Created attachment 48764 [details] sample code This is similar to (but not the same as) bug 87223 for structs. Further, this bug expands on this issue for gcc 10.x. Originally, this was noted in gcc (Ubuntu 9.3.0-10ubuntu2) 9.3.0, compiling with -O3. First, note the initialization code that trivially sets values to zero in an array, mov eax, edi sub rsp, 8080 xor edx, edx and eax, 127 mov QWORD PTR [rsp-120+rax*8], 0 mov QWORD PTR [rsp-112+rax*8], 0 mov QWORD PTR [rsp-104+rax*8], 0 mov QWORD PTR [rsp-96+rax*8], 0 mov QWORD PTR [rsp-88+rax*8], 0 mov QWORD PTR [rsp-80+rax*8], 0 mov QWORD PTR [rsp-72+rax*8], 0 mov QWORD PTR [rsp-64+rax*8], 0 xor eax, eax would be better by first setting a register to zero, then writing the value of the register. Further, note that there is already a zero register available (edx), but it is not used. This is similar to 87223 for structs, and here the issue manifests for arrays.
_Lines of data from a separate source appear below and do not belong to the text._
[config.mk]
export PLATFORM = sky130hd
export DESIGN_NAME = spfm_mean
export DESIGN_NICKNAME = d
export VERILOG_FILES = /design/src/sv/spfm_pkg.sv /design/src/sv/spfm_mean.sv
export SDC_FILE = /design/constraint.sdc
export NUM_CORES = 1
export LEC_CHECK = 0
export BUFFER_PORTS_ARGS = -buffer_cell sky130_fd_sc_hd__buf_4
export CAP_MARGIN = 40
export CORE_MARGIN = 1
export CORE_UTILIZATION = 53
export CTS_BUF_LIST = sky130_fd_sc_hd__clkbuf_2 sky130_fd_sc_hd__clkbuf_4 sky130_fd_sc_hd__clkbuf_8
export CTS_CLUSTER_SIZE = 25
export DETAILED_ROUTE_END_ITERATION = 6
export PLACE_DENSITY = 0.74
export SYNTH_ARGS = -nofsm -noshare
export SYNTH_HDL_FRONTEND = slang
export SYNTH_SLANG_ARGS = --single-unit
[constraint.sdc]
create_clock -name clk -period 2 [get_ports clk]
set_input_delay 0.3 -clock clk [delete_from_list [all_inputs] [get_ports clk]]
set_output_delay 0.3 -clock clk [all_outputs]
set_load 0.1 [all_outputs]
[src/sv/spfm_pkg.sv]
`timescale 1ns / 1ps
// Shared types, constants and helper functions for the salt/pepper
// directional mean filter. No dependencies.
package spfm_pkg;

    localparam int MAX_WIDTH  = 512;
    localparam int MAX_HEIGHT = 512;
    localparam int MAX_DIM    = (MAX_WIDTH > MAX_HEIGHT) ? MAX_WIDTH : MAX_HEIGHT;

    localparam int FIELD_W   = 9;                    // row / col field width
    localparam int POS_W     = FIELD_W;
    localparam int COL_W     = $clog2(MAX_WIDTH);
    localparam int ROW_W     = $clog2(MAX_HEIGHT);
    localparam int ADDR_W    = ROW_W + COL_W;
    localparam int DIM_W     = $clog2(MAX_DIM + 1);
    localparam int PIX_W     = 8;
    localparam int CFG_W     = 10;
    localparam int CFG_IDX_W = 2;
    localparam int CNT_W     = 3;
    localparam int SUM_W     = 10;                   // 4 * 255 fits

    localparam logic [CFG_W-1:0] DIM_RESET        = CFG_W'(512);
    localparam logic [PIX_W-1:0] NOISE_LOW_RESET  = PIX_W'(0);
    localparam logic [PIX_W-1:0] NOISE_HIGH_RESET = PIX_W'(255);

    // x / 3 == (x * 683) >> 11 for every x up to 4 * 255
    localparam int RECIP3_W  = 10;
    localparam logic [RECIP3_W-1:0] RECIP3 = RECIP3_W'(683);
    localparam int RECIP3_SH = 11;
    localparam int PROD_W    = SUM_W + RECIP3_W;

    typedef enum logic [CFG_IDX_W-1:0] {
        REG_FRAME_WIDTH,
        REG_FRAME_HEIGHT,
        REG_NOISE_LOW,
        REG_NOISE_HIGH
    } cfg_reg_t;

    typedef enum logic {
        OP_WRITE,
        OP_READ
    } op_t;

    typedef enum logic [1:0] {
        W_IDLE,
        W_CENTER,
        W_SEARCH,
        W_DONE
    } walk_state_t;

    typedef enum logic [1:0] {
        DIR_UP,
        DIR_DOWN,
        DIR_RIGHT,
        DIR_LEFT
    } dir_t;

    typedef struct packed {
        logic               op;
        logic [FIELD_W-1:0] row;
        logic [FIELD_W-1:0] col;
        logic [PIX_W-1:0]   pixel;
    } req_word_t;

    typedef struct packed {
        logic [PIX_W-1:0] filtered_pixel;
        logic             was_noise;
        logic [CNT_W-1:0] clean_found;
    } rsp_word_t;

    typedef struct packed {
        logic [DIM_W-1:0] eff_w;
        logic [DIM_W-1:0] eff_h;
        logic [PIX_W-1:0] noise_low;
        logic [PIX_W-1:0] noise_high;
    } cfg_t;

    typedef struct packed {
        logic              en;
        logic [ADDR_W-1:0] addr;
        logic [PIX_W-1:0]  data;
    } ram_wr_t;

    typedef struct packed {
        logic              en;
        logic [ADDR_W-1:0] addr;
    } ram_rd_t;

    typedef struct packed {
        logic [SUM_W-1:0] sum;
        logic [CNT_W-1:0] cnt;
        logic             was_noise;
    } mean_req_t;

    function automatic logic [DIM_W-1:0] eff_dim(input logic [CFG_W-1:0] v,
                                                 input int maxv);
        if (v == '0)
            return DIM_W'(1);
        if (int'(v) > maxv)
            return DIM_W'(maxv);
        return DIM_W'(v);
    endfunction

    function automatic logic is_noise(input logic [PIX_W-1:0] v, input cfg_t c);
        return (v == c.noise_low) || (v == c.noise_high);
    endfunction

endpackage

[src/sv/spfm_mean.sv]
`timescale 1ns / 1ps
// Mean of the clean neighbors (sum over a count of 0..4) and the output
// register of the result channel. Depends on spfm_pkg.
module spfm_mean (
    input  logic                  clk,
    input  logic                  rst_n,
    input  logic                  mreq_valid,
    output logic                  mreq_ready,
    input  spfm_pkg::mean_req_t   mreq,
    output logic                  rsp_valid,
    input  logic                  rsp_ready,
    output spfm_pkg::rsp_word_t   rsp
);

    logic                          valid_reg;
    spfm_pkg::rsp_word_t           word_reg, word_next;
    logic [spfm_pkg::PROD_W-1:0]   prod;
    logic [spfm_pkg::SUM_W-1:0]    quot;
    logic                          load;

    assign mreq_ready = !valid_reg || rsp_ready;
    assign load       = mreq_valid && mreq_ready;

    assign prod = spfm_pkg::PROD_W'(mreq.sum) * spfm_pkg::PROD_W'(spfm_pkg::RECIP3);

    always_comb
    begin
        unique case (mreq.cnt)
            spfm_pkg::CNT_W'(1): quot = mreq.sum;
            spfm_pkg::CNT_W'(2): quot = mreq.sum >> 1;
            spfm_pkg::CNT_W'(3): quot = spfm_pkg::SUM_W'(prod >> spfm_pkg::RECIP3_SH);
            spfm_pkg::CNT_W'(4): quot = mreq.sum >> 2;
            default:             quot = '0;   // no clean direction
        endcase

        word_next.was_noise   = mreq.was_noise;
        word_next.clean_found = mreq.cnt;
        word_next.filtered_pixel = mreq.was_noise ? spfm_pkg::PIX_W'(quot)
                                                  : spfm_pkg::PIX_W'(mreq.sum);
    end

    always_ff @(posedge clk or negedge rst_n)
    begin
        if (!rst_n)
        begin
            valid_reg <= 1'b0;
        end
        else if (load)
        begin
            valid_reg <= 1'b1;
        end
        else if (rsp_ready)
        begin
            valid_reg <= 1'b0;
        end
    end

    always_ff @(posedge clk)
    begin
        if (load)
        begin
            word_reg <= word_next;
        end
    end

    assign rsp_valid = valid_reg;
    assign rsp       = word_reg;

endmodule

# ---- Word level (Yosys, flattened, before mapping)
# Cells that the tools add are included.
dict set report word_totals {
  out_inout_bits 14
  inputBits 18
  regBits 13
  elab_cells 17
}
dict set report classes {
  reduce_logical 4
  mux 4
  mul 1
  n_eq_ne 4
}
# operator n
set ops {}
lappend ops {{$pmux W8 S4} 1}
lappend ops {{$mul A10 B10 Y19 const B} 1}
lappend ops {{$mux W8} 1}
lappend ops {{$eq A3 B2 Y1 const B} 2}
lappend ops {{$eq A3 B1 Y1 const B} 1}
lappend ops {{$eq A3 B3 Y1 const B} 1}
lappend ops {{$mux W1} 2}
lappend ops {{$reduce_bool A2 Y1} 1}
lappend ops {{$logic_and A1 B1 Y1} 1}
lappend ops {{$logic_not A1 Y1} 1}
lappend ops {{$logic_or A1 B1 Y1} 1}

# ---- Logic depth before layout (Yosys ltp)
dict set report depth {
  ltp_word 4
  ltp_mapped 16
  depth_no_buf 16
}

# ---- Worst setup path after synthesis
# OpenSTA, ideal clock, no wires.
dict set report synth_timing {
  path_kind {input-to-reg}
  startpoint {input port mreq[5] in the netlist's numbering}
  endpoint {register word_reg, in the netlist rsp[11] (data pin)}
  required_ns 1.736
  setup_time_ns 0.264
  setup_slack_ns -2.124
  cell_stages 14
  t_arrival_ns 3.860
  n_path_buf 0
  path_cell_list {ha_1 inv_1 fa_1 fa_1 inv_1 fa_1 ha_1 ha_1 nand2_2 or4_4 nand2b_4 o211ai_2 xnor2_1 o221ai_2}
}
# element line_no
set synth_rtl {}
lappend synth_rtl {{from (decl)} spfm_mean.sv:9} ;# input spfm_pkg::mean_req_t mreq,
lappend synth_rtl {{to (signal assigned)} spfm_mean.sv:62} ;# word_reg <= word_next;
lappend synth_rtl {{to (decl)} spfm_mean.sv:16} ;# spfm_pkg::rsp_word_t word_reg, word_next;

==> reports/metrics.yaml <==
clock_tree:
  htreeDepth: 1
  cts_max_path_buffers: 2
  clkTransAtPathRegs_ns: 0.05
  cts_tree: "yes"
  cts_num_sinks: 13
  cts_root_buffer: "clkbuf_8"
  worstSkewPairLatency_ns: 0.24
  cts_inserted_buffers: 3
routing:
  dr_total_vias: 2471
  drtAntennaViolNets: 0
  routed-wl-met3_um: 446
  wl_per_cell_um: 17.86
  drtPass1Iterations: 4
  routed.top_layer: "met4"
  routed-wl-met2_um: 3813
  viasPerCell: 5.667
  drcViolationCount: 0
  totalWireLength_um: 7789
  drtIter0Drc: 215
  wl_met1_um: 3262
critical_path:
  cp_slowest_cell: "fa_1"
  crit_arrival_ns: 3.89
  end_kind: "flip-flop"
  critical_path.max_stage_delay_ns: 0.53
  cp_max_fo: 4
  cp_cell_sequence: "buf_8 > ha_4 > inv_2 > fa_1 > fa_1 > inv_2 > fa_1 > ha_4 > ha_4 > nand2_2 > or4_4 > nand2b_4 > o211ai_4 > xnor2_2 > o221ai_2"
  critical_path_required_ns: 1.98
  critPathBufInv: 3
  cp_top_family: "adder cells"
  path_class: "in -> reg"
  start_kind: "input port"
cells_and_area:
  final_cell_mix: "buf_4 (76), inv_1 (40), ha_1 (39), fa_1 (20), ha_4 (18)"
  area_delta_synth_final_pct: 47.06
  layout.nets: 467
  diodes: 0
  drive_above_1_share: 0.4363
  layout.cells.most_common: "buf_4"
timing:
  worst_slack_ns: -1.905
  tightest_slew_ns: 0.5324
  setup_viol: 8
  rsz0062_at_grt: "yes"
  slew_headroom: 0.6451
  fmax_mhz: 256.1
  finalCritPeriodShare: 1.952
  hold_violations: 0
  clock_skew_ns: 0.005664
  fin_crit_ns: 3.905
  drv_slew: 0
synth:
  synth-main-ff-cell: "edfxtp_1"
  syn-num-nets: 380
  synth_cell_types: 47
  yosys_register_bits: 13
  synth.cell_area_mm2: 0.002600
  ys_seq_area_frac: 0.1482
  synth_edf_count: 12
  yosysWarnings: 0
  syn_avg_cell_area_um2: 9.187
  synth-async-reset-ratio: 0.07692
  synthCells: 283
global_routing:
  grt-ovfl-total: 0
  grt_pass1_vias: 2411
  grt_pass1_wl_um: 11880
  grt_start_max_net_pins: 14
  grt_antenna_before_repair: 0
  grt.total_usage: 0.3050
placement:
  port_buffers: 31
  dp_slack_ns: -2.217
  globalplace.congestion: 0.9069
  dp_hpwl_um: 5747
die:
  core_mm2: 0.004723
  rows: 25
  initial_core_util: 0.5505
  io_pins: 32
  die_w_um: 72.04
  fp.dieArea_mm2: 0.005190
  die_h_um: 72.04
power:
  power_mw: 4.883
  pwr-share-comb: 0.880
  power.internal_mw: 2.584
  clockPowerShare: 0.050
  swShare: 0.4708
  switchingPower_mw: 2.299
  power_leakage_nw: 1.737
  ir_drop_mv: 0.9786
  seqPwrFrac: 0.070
  power_density_mw_per_mm2: 1277
flow_run:
  maxCapViolCount: 0
worst_hold_path:
  hold_path_class: "in -> reg"
status:
  status: "finished with violations"
  failed_checks: "negative setup slack"
flip-flops by register name, indices dropped and copies added (netlist names):
signal,count
rsp,12
rsp_valid,1
power by group through the flow:
stage | logic (mW) | clock network, mW | registers (mW)
2_1_floorplan | 2.02 | 0 | 0.521
3_5_place_dp | 3.19 | 0 | 0.346
4_1_cts | 3.82 | 0.246 | 0.341
3_3_place_gp | 3.12 | 0 | 0.346
5_1_grt | 4.60 | 0.252 | 0.343
6_report | 4.30 | 0.244 | 0.341
area by class of cell:
type / count / area, µm²
Fill cell: 296 / 899.6
Tap cell: 67 / 83.83
Sequential cell: 13 / 386.6
Timing Repair Buffer: 89 / 730.7
Inverter: 48 / 182.7
Multi-Input combinational cell: 215 / 2391
Clock buffer: 4 / 48.80
synthesized netlist by cell type, drive strengths merged (3+ instances only):
cell / n / area share
ha: 58 / 0.28
inv: 48 / 0.069
nand2: 23 / 0.036
fa: 21 / 0.16
a21oi: 18 / 0.035
o21ai: 18 / 0.035
edfxtp: 12 / 0.14
nor2: 10 / 0.014
a22oi: 9 / 0.026
xnor2: 7 / 0.024
clkbuf: 4 / 0.0058
nand2b: 4 / 0.013
a221oi: 3 / 0.010
buf: 3 / 0.012
nand4: 3 / 0.0072
o21a: 3 / 0.0087
o221ai: 3 / 0.013
worst paths after layout:
kind / start / endpoint / slack, ns / cells after the start
setup reg to reg: rsp_valid / rsp[9] / 0.68 / 2
hold reg to reg: rsp_valid / rsp_valid / 0.52 / 2
max in group asynchronous: rst_n / rsp_valid / 1.51 / 2
setup / recovery: mreq[8] / rsp[11] / -1.90 / 15
hold / removal: mreq_valid / rsp_valid / 0.25 / 2
min in group asynchronous: rst_n / rsp_valid / 0.39 / 2
stage by stage:
step / TNS, ns / util / instances / instance area (µm²) / hold slack [ns]
final: -14.41 / 0.8095 / 436 / 3824 / 0.2515
after detailed placement: -17.10 / 0.7242 / 425 / 3421 / 0.07807
after floorplan: -14.06 / - / 283 / 2766 / 0.004409
after global placement: -16.53 / 0.7242 / 425 / 3421 / 0.07626
after global routing: -14.97 / 0.8095 / 436 / 3824 / 0.2697
after CTS: -13.89 / 0.7905 / 435 / 3734 / 0.2566
timing repair:
| action | in CTS | in global routing |
|---|---|---|
| buffers inserted | 5 | 1 |
| gates resized for setup | 40 | 19 |
| endpoints found under the hold margin | 1 | 0 |
| pin swaps | 35 | 13 |
| endpoints found under the setup margin | 8 | 8 |
| hold buffers | 1 | 0 |
routing by layer:
metal | vias to the layer above | global-route usage
li1 | 1177 | -
met1 | 1166 | 0.3949
met2 | 104 | 0.5335
met3 | 24 | 0.02500
met4 | 0 | 0.1133
met5 | - | 0
cell families after synthesis:
logic type               count (synthesis)  share of synthesized area
AO/OA/AOI/OAI                           69                     0.1737
XOR/XNOR                                 7                    0.02358
adder cells (fa/ha/maj)                 79                     0.4408
buffers and inverters                   55                    0.08662
flip-flops                              13                     0.1482
multiplexers                             2                   0.008662
AND/OR/NAND/NOR                         58                     0.1184
(Power assumes the default switching activity.)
Second, using gcc 10 versions and -O3 at godbolt.org results in this code: mov eax, edi mov edx, edi sub rsp, 8072 and eax, 127 and edx, 127 mov QWORD PTR [rsp-120+rdx*8], 0 lea edx, [rax+1] movsx rdx, edx mov QWORD PTR [rsp-120+rdx*8], 0 lea edx, [rax+2] movsx rdx, edx mov QWORD PTR [rsp-120+rdx*8], 0 lea edx, [rax+3] movsx rdx, edx mov QWORD PTR [rsp-120+rdx*8], 0 lea edx, [rax+4] movsx rdx, edx mov QWORD PTR [rsp-120+rdx*8], 0 lea edx, [rax+5] movsx rdx, edx mov QWORD PTR [rsp-120+rdx*8], 0 lea edx, [rax+6] add eax, 7 movsx rdx, edx cdqe mov QWORD PTR [rsp-120+rdx*8], 0 xor edx, edx mov QWORD PTR [rsp-120+rax*8], 0 xor eax, eax This is much, much more verbose than in gcc 9.3, for no apparent gain.
(note that changing the array declaration to be initialized does not result in the individual array writes being optimized away, as one might expect at first glance)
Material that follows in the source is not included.